▶ Saved entries:
## src/hdl/tpm_pkg.sv

```systemverilog
package tpm_pkg;

    // Width of the internal tick counter; period_count shows its low 32 bits
    localparam int COUNT_WIDTH  = 32;
    localparam int PERIOD_WIDTH = 32;
    localparam int EDGE_WIDTH   = 8;

    localparam logic [EDGE_WIDTH-1:0] EDGES_RESET = EDGE_WIDTH'(1);

    typedef enum logic [1:0] {
        PH_IDLE = 2'd0,
        PH_WAIT = 2'd1,
        PH_RUN1 = 2'd2,
        PH_RUN2 = 2'd3
    } phase_t;

    typedef struct packed {
        logic trigger;
        logic enable;
    } item_t;

    typedef struct packed {
        logic                    from_first_counter;
        logic [PERIOD_WIDTH-1:0] period_count;
    } result_t;

endpackage

```

## src/hdl/tpm_in_stage.sv

```systemverilog
module tpm_in_stage
    import tpm_pkg::*;
(
    input  logic  clk,
    input  logic  rst_n,
    input  logic  in_valid,
    output logic  in_ready,
    input  item_t in_item,
    output logic  item_valid,
    output item_t item,
    input  logic  take
);

    logic  valid_reg;
    logic  valid_next;
    item_t item_reg;

    // Refill whenever the held item leaves or the register is empty
    assign in_ready   = !valid_reg || take;
    assign valid_next = in_valid || (valid_reg && !take);

    always_ff @(posedge clk or negedge rst_n)
    begin
        if (!rst_n)
        begin
            valid_reg <= 1'b0;
        end
        else if (in_ready)
        begin
            valid_reg <= valid_next;
        end
    end

    always_ff @(posedge clk)
    begin
        if (in_valid && in_ready)
        begin
            item_reg <= in_item;
        end
    end

    assign item_valid = valid_reg;
    assign item       = item_reg;

endmodule

```

## src/hdl/tpm_core.sv

```systemverilog
module tpm_core
    import tpm_pkg::*;
(
    input  logic                  clk,
    input  logic                  rst_n,
    input  logic                  cfg_write,
    input  logic [EDGE_WIDTH-1:0] cfg_edges,
    input  logic                  item_valid,
    input  item_t                 item,
    input  logic                  out_space,
    output logic                  take,
    output logic                  emit,
    output result_t               result
);

    phase_t                   phase_reg;
    phase_t                   phase_next;
    logic [COUNT_WIDTH-1:0]   tick_count_reg;
    logic [COUNT_WIDTH-1:0]   tick_count_next;
    logic [EDGE_WIDTH-1:0]    edges_left_reg;
    logic [EDGE_WIDTH-1:0]    edges_left_next;
    logic                     last_trigger_reg;
    logic [EDGE_WIDTH-1:0]    edges_per_measure_reg;

    logic                     edge_seen;
    logic                     running;
    logic                     hit;
    logic [EDGE_WIDTH-1:0]    edges_dec;
    logic [COUNT_WIDTH-1:0]   tick_inc;
    logic [COUNT_WIDTH+PERIOD_WIDTH-1:0] tick_ext;
    logic                     wants_emit;

    assign edge_seen = item.trigger && !last_trigger_reg;
    assign running   = (phase_reg == PH_RUN1) || (phase_reg == PH_RUN2);
    assign edges_dec = edges_left_reg - EDGE_WIDTH'(1);
    assign hit       = (edges_dec == '0);
    assign tick_inc  = tick_count_reg + COUNT_WIDTH'(1);
    assign tick_ext  = {{PERIOD_WIDTH{1'b0}}, tick_inc};

    assign wants_emit = running && edge_seen && hit;
    // An item with no result never waits on the output side
    assign take = item_valid && (!wants_emit || out_space);
    assign emit = take && wants_emit;

    // Next phase
    always_comb
    begin
        phase_next = phase_reg;
        case (phase_reg)
            PH_IDLE:
            begin
                if (item.enable)
                begin
                    phase_next = PH_WAIT;
                end
            end
            PH_WAIT:
            begin
                if (!item.enable)
                begin
                    phase_next = PH_IDLE;
                end
                else if (edge_seen)
                begin
                    phase_next = PH_RUN1;
                end
            end
            PH_RUN1, PH_RUN2:
            begin
                if (!item.enable)
                begin
                    phase_next = PH_IDLE;
                end
                else if (wants_emit)
                begin
                    phase_next = (phase_reg == PH_RUN1) ? PH_RUN2 : PH_RUN1;
                end
            end
            default:
            begin
                phase_next = PH_IDLE;
            end
        endcase
    end

    // Counters and result
    always_comb
    begin
        tick_count_next = tick_count_reg;
        edges_left_next = edges_left_reg;
        case (phase_reg)
            PH_WAIT:
            begin
                if (edge_seen)
                begin
                    tick_count_next = '0;
                    edges_left_next = edges_per_measure_reg;
                end
            end
            PH_RUN1, PH_RUN2:
            begin
                tick_count_next = tick_inc;
                if (edge_seen)
                begin
                    edges_left_next = hit ? edges_per_measure_reg : edges_dec;
                end
                if (wants_emit || !item.enable)
                begin
                    tick_count_next = '0;
                end
            end
            default:
            begin
                tick_count_next = tick_count_reg;
            end
        endcase
        result.period_count       = tick_ext[PERIOD_WIDTH-1:0];
        result.from_first_counter = (phase_reg == PH_RUN1);
    end

    always_ff @(posedge clk or negedge rst_n)
    begin
        if (!rst_n)
        begin
            phase_reg        <= PH_IDLE;
            tick_count_reg   <= '0;
            edges_left_reg   <= '0;
            last_trigger_reg <= 1'b0;
        end
        else if (take)
        begin
            phase_reg        <= phase_next;
            tick_count_reg   <= tick_count_next;
            edges_left_reg   <= edges_left_next;
            last_trigger_reg <= item.trigger;
        end
    end

    always_ff @(posedge clk or negedge rst_n)
    begin
        if (!rst_n)
        begin
            edges_per_measure_reg <= EDGES_RESET;
        end
        else if (cfg_write)
        begin
            edges_per_measure_reg <= cfg_edges;
        end
    end

    a_drop_to_idle: assert property (@(posedge clk) disable iff (!rst_n)
        take && !item.enable |=> phase_reg == PH_IDLE)
        else $error("phase did not return to idle after enable dropped");

    a_count_clear_outside_run: assert property (@(posedge clk) disable iff (!rst_n)
        !running |-> tick_count_reg == '0)
        else $error("tick count not clear outside the counting phases");

    a_emit_swaps: assert property (@(posedge clk) disable iff (!rst_n)
        emit && item.enable && phase_reg == PH_RUN1 |=> phase_reg == PH_RUN2)
        else $error("first counter phase did not swap after a result");

    a_emit_needs_space: assert property (@(posedge clk) disable iff (!rst_n)
        emit |-> out_space)
        else $error("result produced with no room in the output register");

endmodule

```

## src/hdl/tpm_out_stage.sv

```systemverilog
module tpm_out_stage
    import tpm_pkg::*;
(
    input  logic    clk,
    input  logic    rst_n,
    input  logic    load,
    input  result_t load_result,
    output logic    space,
    output logic    out_valid,
    input  logic    out_ready,
    output result_t out_result
);

    logic    valid_reg;
    logic    valid_next;
    result_t result_reg;

    assign space      = !valid_reg || out_ready;
    assign valid_next = load || (valid_reg && !out_ready);

    always_ff @(posedge clk or negedge rst_n)
    begin
        if (!rst_n)
        begin
            valid_reg <= 1'b0;
        end
        else
        begin
            valid_reg <= valid_next;
        end
    end

    always_ff @(posedge clk)
    begin
        if (load)
        begin
            result_reg <= load_result;
        end
    end

    assign out_valid  = valid_reg;
    assign out_result = result_reg;

endmodule

```

## src/hdl/tacho_period_meter_top.sv

```systemverilog
// Tachometer period meter. Each transfer on the input stream is one sampled tick
// of the tacho trigger together with the enable level; one transfer per clock
// cycle is sustained unless a due result finds no output room; a tick passes
// one input register and one result register. Raising enable arms the meter, the
// first rising trigger edge starts counting ticks, and after every
// edges_per_measure further edges (0 means 256) the tick count is sent out and
// counting restarts, alternating between the first and second counter phase;
// tuser flags a result that ends the first phase. Dropping enable stops the
// measurement and returns to idle, though a result due on that same tick is
// still sent. The count wraps at its width. Write edges_per_measure only while
// the stream is idle; a new value takes effect at the next reload of the edge
// count. Its reset value is 1.
module tacho_period_meter_top
    import tpm_pkg::*;
(
    input  logic        clk,
    input  logic        rst_n,

    input  logic        cfg_valid,
    output logic        cfg_ready,
    input  logic [7:0]  cfg_data,       // [7:0] edges_per_measure

    input  logic        s_axis_tvalid,
    output logic        s_axis_tready,
    input  logic [7:0]  s_axis_tdata,   // [0] enable, [1] trigger, [7:2] zero

    output logic        m_axis_tvalid,
    input  logic        m_axis_tready,
    output logic [31:0] m_axis_tdata,   // [31:0] period_count
    output logic [0:0]  m_axis_tuser    // [0] from_first_counter
);

    item_t   in_item;
    item_t   item;
    logic    item_valid;
    logic    take;
    logic    emit;
    logic    out_space;
    result_t core_result;
    result_t out_result;

    // Configuration writes never stall
    assign cfg_ready = 1'b1;

    assign in_item.enable  = s_axis_tdata[0];
    assign in_item.trigger = s_axis_tdata[1];

    // Hold one input tick ahead of the state update
    tpm_in_stage u_in_stage (
        .clk        (clk),
        .rst_n      (rst_n),
        .in_valid   (s_axis_tvalid),
        .in_ready   (s_axis_tready),
        .in_item    (in_item),
        .item_valid (item_valid),
        .item       (item),
        .take       (take)
    );

    // Advance the phase and counters once per tick; ticks without a result
    // keep flowing even while a finished result waits downstream
    tpm_core u_core (
        .clk        (clk),
        .rst_n      (rst_n),
        .cfg_write  (cfg_valid && cfg_ready),
        .cfg_edges  (cfg_data),
        .item_valid (item_valid),
        .item       (item),
        .out_space  (out_space),
        .take       (take),
        .emit       (emit),
        .result     (core_result)
    );

    // Hold the result until the output transfer completes
    tpm_out_stage u_out_stage (
        .clk         (clk),
        .rst_n       (rst_n),
        .load        (emit),
        .load_result (core_result),
        .space       (out_space),
        .out_valid   (m_axis_tvalid),
        .out_ready   (m_axis_tready),
        .out_result  (out_result)
    );

    assign m_axis_tdata    = out_result.period_count;
    assign m_axis_tuser[0] = out_result.from_first_counter;

endmodule
```

## config.mk

```make
export PLATFORM = sky130hd
export DESIGN_NAME = tacho_period_meter_top
export DESIGN_NICKNAME = d
export VERILOG_FILES = /design/src/hdl/tpm_pkg.sv /design/src/hdl/tpm_in_stage.sv /design/src/hdl/tpm_core.sv /design/src/hdl/tpm_out_stage.sv /design/src/hdl/tacho_period_meter_top.sv
export SDC_FILE = /design/constraint.sdc
export NUM_CORES = 1
export LEC_CHECK = 0
export ABC_AREA = 1
export BUFFER_PORTS_ARGS = -buffer_cell sky130_fd_sc_hd__clkbuf_2
export CORE_ASPECT_RATIO = 1.2
export CORE_MARGIN = 4
export CORE_UTILIZATION = 50
export DETAILED_ROUTE_END_ITERATION = 8
export GPL_ROUTABILITY_DRIVEN = 0
export PLACE_DENSITY_LB_ADDON = 0.1
export SYNTH_ARGS = -nofsm -noshare
export SYNTH_HDL_FRONTEND = slang
export SYNTH_SLANG_ARGS = --single-unit
export TNS_END_PERCENT = 5
```

## constraint.sdc

```tcl
create_clock -name clk -period 4.4 [get_ports clk]
set_input_delay 0 -clock clk [delete_from_list [all_inputs] [get_ports clk]]
set_output_delay 0 -clock clk [all_outputs]
set_load 0.03 [all_outputs]
```

; ---- Word level (Yosys, flattened, before mapping)
; Cells that the tools add are included.
[word_totals]
regBits = 88
in_bits = 21
elab_cells = 64
[op_classes]
add_sub_neg = 2
eq_ne = 8
n_mux = 14
n_reduce_logical = 29
[op_table]
columns = operator, n
row1 = 32-bit 2-to-1 mux, 2
row2 = 32-bit case mux with 2 select lines, 1
row3 = 32-bit by 1-bit adder with 32-bit output (second input constant), 1
row4 = 8-bit 2-to-1 mux, 3
row5 = 8-bit case mux with 2 select lines, 1
row6 = 2-bit 2-to-1 mux, 5
row7 = 1-bit logical AND, 8
row8 = 8-bit zero test, 1
row9 = 4-bit AND reduction, 2
row10 = 8-bit by 1-bit subtractor with 8-bit output (second input constant), 1
row11 = 1-bit zero test, 7
row12 = 1-bit logical OR, 7
row13 = 3-bit by 2-bit inequality test with 1-bit output (second input constant), 2
row14 = 2-bit case mux with 3 select lines, 1
row15 = 2-bit == test (second input constant), 2
row16 = 2-bit by 1-bit inequality test with 1-bit output (second input constant), 2
row17 = 3-bit AND reduction, 1
row18 = 2-bit by 1-bit == test with 1-bit output (second input constant), 1
row19 = 2-bit zero test, 1
row20 = 2-bit inequality test (second input constant), 1
row21 = 2-bit nonzero test, 1
row22 = 2-bit OR reduction, 1
row23 = 1-bit 2-to-1 mux, 1

; ---- Longest topological paths before layout
; Gate-level depths: netlist (run 1).
[depth]
ltp_word = 10
mapped_depth = 14
mapped_depth_nobuf = 14

; ---- By module
; A second synthesis (run 1) with hierarchy kept.
[hier_totals]
cells_unflattened = 503
hier_area_um2 = 4391.7
[modules_own_cells]
columns = module, n_inst, cells_each, area_each_um2
row1 = tpm_core, 1, 455, 3239.4
row2 = tpm_out_stage, 1, 38, 1036.0
row3 = tpm_in_stage, 1, 8, 105.1
row4 = tacho_period_meter_top, 1, 2, 11.3

; ---- Least setup slack after synthesis (run 1)
; Ideal clock, no wire load.
[synth_path]
path_type = register to register
start = reg u_core.edges_left_reg[0]
end = reg u_out_stage.result_reg (netlist bit u_out_stage.out_result[0]) (enable)
setup_time_ns = 0.423
t_arrival_ns = 2.729
required_time_ns = 3.977
slack_ns = 1.248
stages_incl_launch_ff = 11
n_path_buf = 0
period_less_slack_ns = 3.152
path_cell_list = dfrtp_1 > inv_1 > ha_1 > inv_1 > nand2_1 > nand3_1 > nor2_1 > nand2_1 > nor3_1 > nand3_1 > nor2_1
[synth_between]
elab_chain_len = 7
[synth_rtl]
columns = item, line
row1 = from (decl), tpm_core.sv:20  ; logic [EDGE_WIDTH-1:0] edges_left_reg;
row2 = from (signal assigned), tpm_core.sv:134  ; edges_left_reg <= edges_left_next;
row3 = 8-bit by 1-bit subtractor with 8-bit output (*), tpm_core.sv:35  ; assign edges_dec = edges_left_reg - EDGE_WIDTH'(1);
row4 = 8-bit zero test (*), tpm_core.sv:36  ; assign hit = (edges_dec == '0);
row5 = 1-bit logical AND (*), tpm_core.sv:40  ; assign wants_emit = running && edge_seen && hit;
row6 = 1-bit zero test, tpm_core.sv:42  ; assign take = item_valid && (!wants_emit || out_space);
row7 = 1-bit logical OR, tpm_core.sv:42
row8 = 1-bit logical AND, tpm_core.sv:42
row9 = 1-bit logical AND (*), tpm_core.sv:43  ; assign emit = take && wants_emit;
row10 = net emit, tacho_period_meter_top.sv:37  ; logic emit;
row11 = to (signal assigned), tpm_out_stage.sv:37  ; result_reg <= load_result;
row12 = to (decl), tpm_out_stage.sv:16  ; result_t result_reg;
; Mark *: on every way through the listed nets, which the timed path passes. The rest lies on a longest branch.
; A chain may end at the register's enable or synchronous reset.

; ---- Worst setup path after layout (run 1)
[layout_path]
start = reg u_core.edges_left_reg[0]
end = reg u_core.tick_count_reg[21]
[layout_between]
elab_chain_len = 7
word_cells_on_any_way = 10
[layout_rtl]
columns = item, line
row1 = 8-bit by 1-bit subtractor with 8-bit output (*), tpm_core.sv:35
row2 = 8-bit zero test (*), tpm_core.sv:36
row3 = 1-bit logical AND (*), tpm_core.sv:40
row4 = 1-bit zero test, tpm_core.sv:42
row5 = 1-bit logical OR, tpm_core.sv:42
row6 = 1-bit logical AND, tpm_core.sv:42
row7 = 3-bit AND reduction (no line), n/a
row8 = to (signal assigned), tpm_core.sv:133  ; tick_count_reg <= tick_count_next;
row9 = to (decl), tpm_core.sv:18  ; logic [COUNT_WIDTH-1:0] tick_count_reg;
; Every way passes the cells marked *; elsewhere a longest branch is shown, timed or not.

==> results.md, run 1 <==
* Met1 usage at 21.3%
* Area growth syn-to-layout at 13.6%
* CP arrival at 2.70 ns
* Post-CTS Repair Setup Buffers at 0
* Commonest register cell after synthesis: dfrtp_1
* Fin area at 0.00505 mm2
* Post-route ant nets at 0
* Diode count at 0
* Routed vias at 3443
* CTS Buf Count at 9
* Final Hold Vio Count at 0
* Crit path largest cell delay at 0.54 ns
* Count leader, synth: nand2_1
* Power Total at 0.00202 W
* Max Slew Vio Count at 0
* Port bufs at 49
* Ys async rst share at 60.2%
* FP Rows at 37
* Post-Place Worst Slack at 1.91 ns
* M3 GR Usage at 3.60%
* Worst Hold Slack at 0.0343 ns
* Antenna violations before repair at 0
* Worst-path maximum fanout at 64
* Seq cells post-synth at 88
* Yosys cell types at 35
* H-tree depth at 3
* Number of synthesized flops with an enable pin at 35
* Post-route worst setup slack at 1.93 ns
* Least-Margin Pin Slew at 0.707 ns
* CP Launch Type: register
* Final Net Count at 595
* Global Route Usage Sum at 19.0%
* Dominant cells by area after synthesis: dfrtp_1 29%, edfxtp_1 24%, nand2_1 15%, inv_1 4.1%, nor2_1 3.6%
* CTS tree: done
* Yosys warnings at 0
* Max VDD drop at 0.243 mV
* Clock buffer depth at 2
* Initial Utilization at 51.7%
* Root Buffer: clkbuf_8
* Setup Crit Path Kind: register to register
* Crit path max-delay family: simple AND/OR/NAND/NOR gates
* Core area at 0.00861 mm2
* Most used cell, CP: nand2_1
* I/O pins at 57
* Multi-input logic area at 0.00179 mm2
* Seq/Total Area, Yosys at 53.5%
* Die height at 111 um
* Beginning of the critical path: u_core.edges_left_reg[0]
* # setup viols final at 0
* Total gr overflow at 0
* Worst Min Path Start: cfg_valid
* Max Cap Viol at 0
* Fill cell count at 788
* Drc violations at 0
* Worst Setup End Kind: register
* Register area at 0.00238 mm2
* Largest net degree at the start of global routing at 65
* Slowest CP cell: nand3b_4
* PwrDens at 400 mW/mm2
* First-pass DRT Iterations at 5
* Slew margin rel. at 52.8%
* Leakage at 2.17 nW
* Hold Path Class: input port to register
* Critical Path, Cell by Cell: inv_1, ha_1, nand2_1, nand2_1, nand2_1, nor2_1, nand2_1, nor2_2, nand4_4, nand3b_4, o21ai_0
* Final wirelength at 9010 um
* CP bufs+invs at 1
* Period utilisation layout at 56.2%
* Die Wd at 94.1 um
* Die area at 0.0105 mm2
* Worst Path Required at 4.62 ns
* DP Wirelength at 6370 um
* CTS Sinks at 88
* Layout Skew at 0.0106 ns
* R2r startpoint: u_core.edges_left_reg[0]
* Syn Nets at 533
* Vias per std cell at 4.97
* Placed Area at 0.00476 mm2
* Commonest cells post-synth: 176 x nand2_1, 52 x dfrtp_1, 49 x inv_1
* Post-cts sizing count at 0
* Largest area contributor in the netlist: dfrtp_1
* Share of post-route cells with drive strength above 1 at 14.4%
* Post-route minimum period at 2.47 ns
* Synth Cell Area at 0.00445 mm2
* Clock latency on the worst-skew pair at 0.37 ns
* Fmax at 405 MHz
* Most used routing layer: met2
* GR Util met2 at 33.4%
* Max reg flops at 33
* Hold Buf Count CTS at 13
* Mean Syn Cell Area at 8.74 um2
* RSZ-0062 raised after global routing: false
* Mapped Cells at 509
* Clock transition at path regs at 0.08 ns
* Setup tns final at 0 ns
* DR WL/cell at 13.0 um
* Drt initial violations at 233
* Top-area cell type share of the netlist area at 29.3%
* Vias in the first global route at 3399
* Status: finished clean
* First-pass GRT wire length at 15500 um
## area by class of cell
cell class                 instances  area share (%)
sequential                        88            47.1
multi-input combinational        358            35.4
timing repair buffer              64            7.72
inverter                          50            3.71
clock buffer                      15            3.09
tap                              117            2.90
clock inverter                     1          0.0990
## per-stage QoR
| stage | cells | utilization, % |
|---|---|---|
| finish | 693 | 58.7 |
| CTS | 693 | 58.7 |
| global route | 693 | 58.7 |
| detailed placement | 664 | 55.3 |
| floorplan | 509 | - |
| global placement | 664 | 55.3 |
## path summary, 6_finish.rpt
path	end	slack [ns]	depth (start not counted)
setup reg to reg	u_core.tick_count_reg[21]	1.93	11
max in group asynchronous	u_core.tick_count_reg[1]	3.61	3
setup / recovery	u_core.tick_count_reg[21]	1.93	11
hold / removal	u_core.edges_per_measure_reg[5]	0.03	2
hold reg to reg	u_core.last_trigger_reg	0.51	2
min in group asynchronous	u_out_stage.out_valid	0.30	3
## metal layers
metal | share of wire (%) | vias to the layer above
li1 | - | 1761
met1 | 42 | 1598
met2 | 52 | 60
met3 | 2.6 | 24
met4 | 3.5 | 0
met5 | 0 | -
## report_power, final
part | switching, W | total [W] | internal, W
clock network | 0.000266 | 0.000487 | 0.000221
logic | 0.000376 | 0.000548 | 0.000172
registers | 0.0000723 | 0.000988 | 0.000916
total | 0.000714 | 0.00202 | 0.00131
## cells by family (layout without fill, tap and decap cells)
group	Yosys count	in the layout	share of synthesized area, %
other cells	1	1	0.0843
xor+xnor	28	28	5.51
compound gates	42	42	4.84
mux	8	8	2.03
flops	88	88	53.5
simple gates	276	276	26.9
buf+inv	63	130	6.36
fa+ha+maj	3	3	0.844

▶ About this exercise:
Send back an exact copy of only the lines from the line with "row2 = 8-bit zero test (*), tpm_core.sv:36" up to and including the line with "Buf Count at 9" in the data above.

▶ Expected answer:
row2 = 8-bit zero test (*), tpm_core.sv:36
row3 = 1-bit logical AND (*), tpm_core.sv:40
row4 = 1-bit zero test, tpm_core.sv:42
row5 = 1-bit logical OR, tpm_core.sv:42
row6 = 1-bit logical AND, tpm_core.sv:42
row7 = 3-bit AND reduction (no line), n/a
row8 = to (signal assigned), tpm_core.sv:133  ; tick_count_reg <= tick_count_next;
row9 = to (decl), tpm_core.sv:18  ; logic [COUNT_WIDTH-1:0] tick_count_reg;
; Every way passes the cells marked *; elsewhere a longest branch is shown, timed or not.

==> results.md, run 1 <==
* Met1 usage at 21.3%
* Area growth syn-to-layout at 13.6%
* CP arrival at 2.70 ns
* Post-CTS Repair Setup Buffers at 0
* Commonest register cell after synthesis: dfrtp_1
* Fin area at 0.00505 mm2
* Post-route ant nets at 0
* Diode count at 0
* Routed vias at 3443
* CTS Buf Count at 9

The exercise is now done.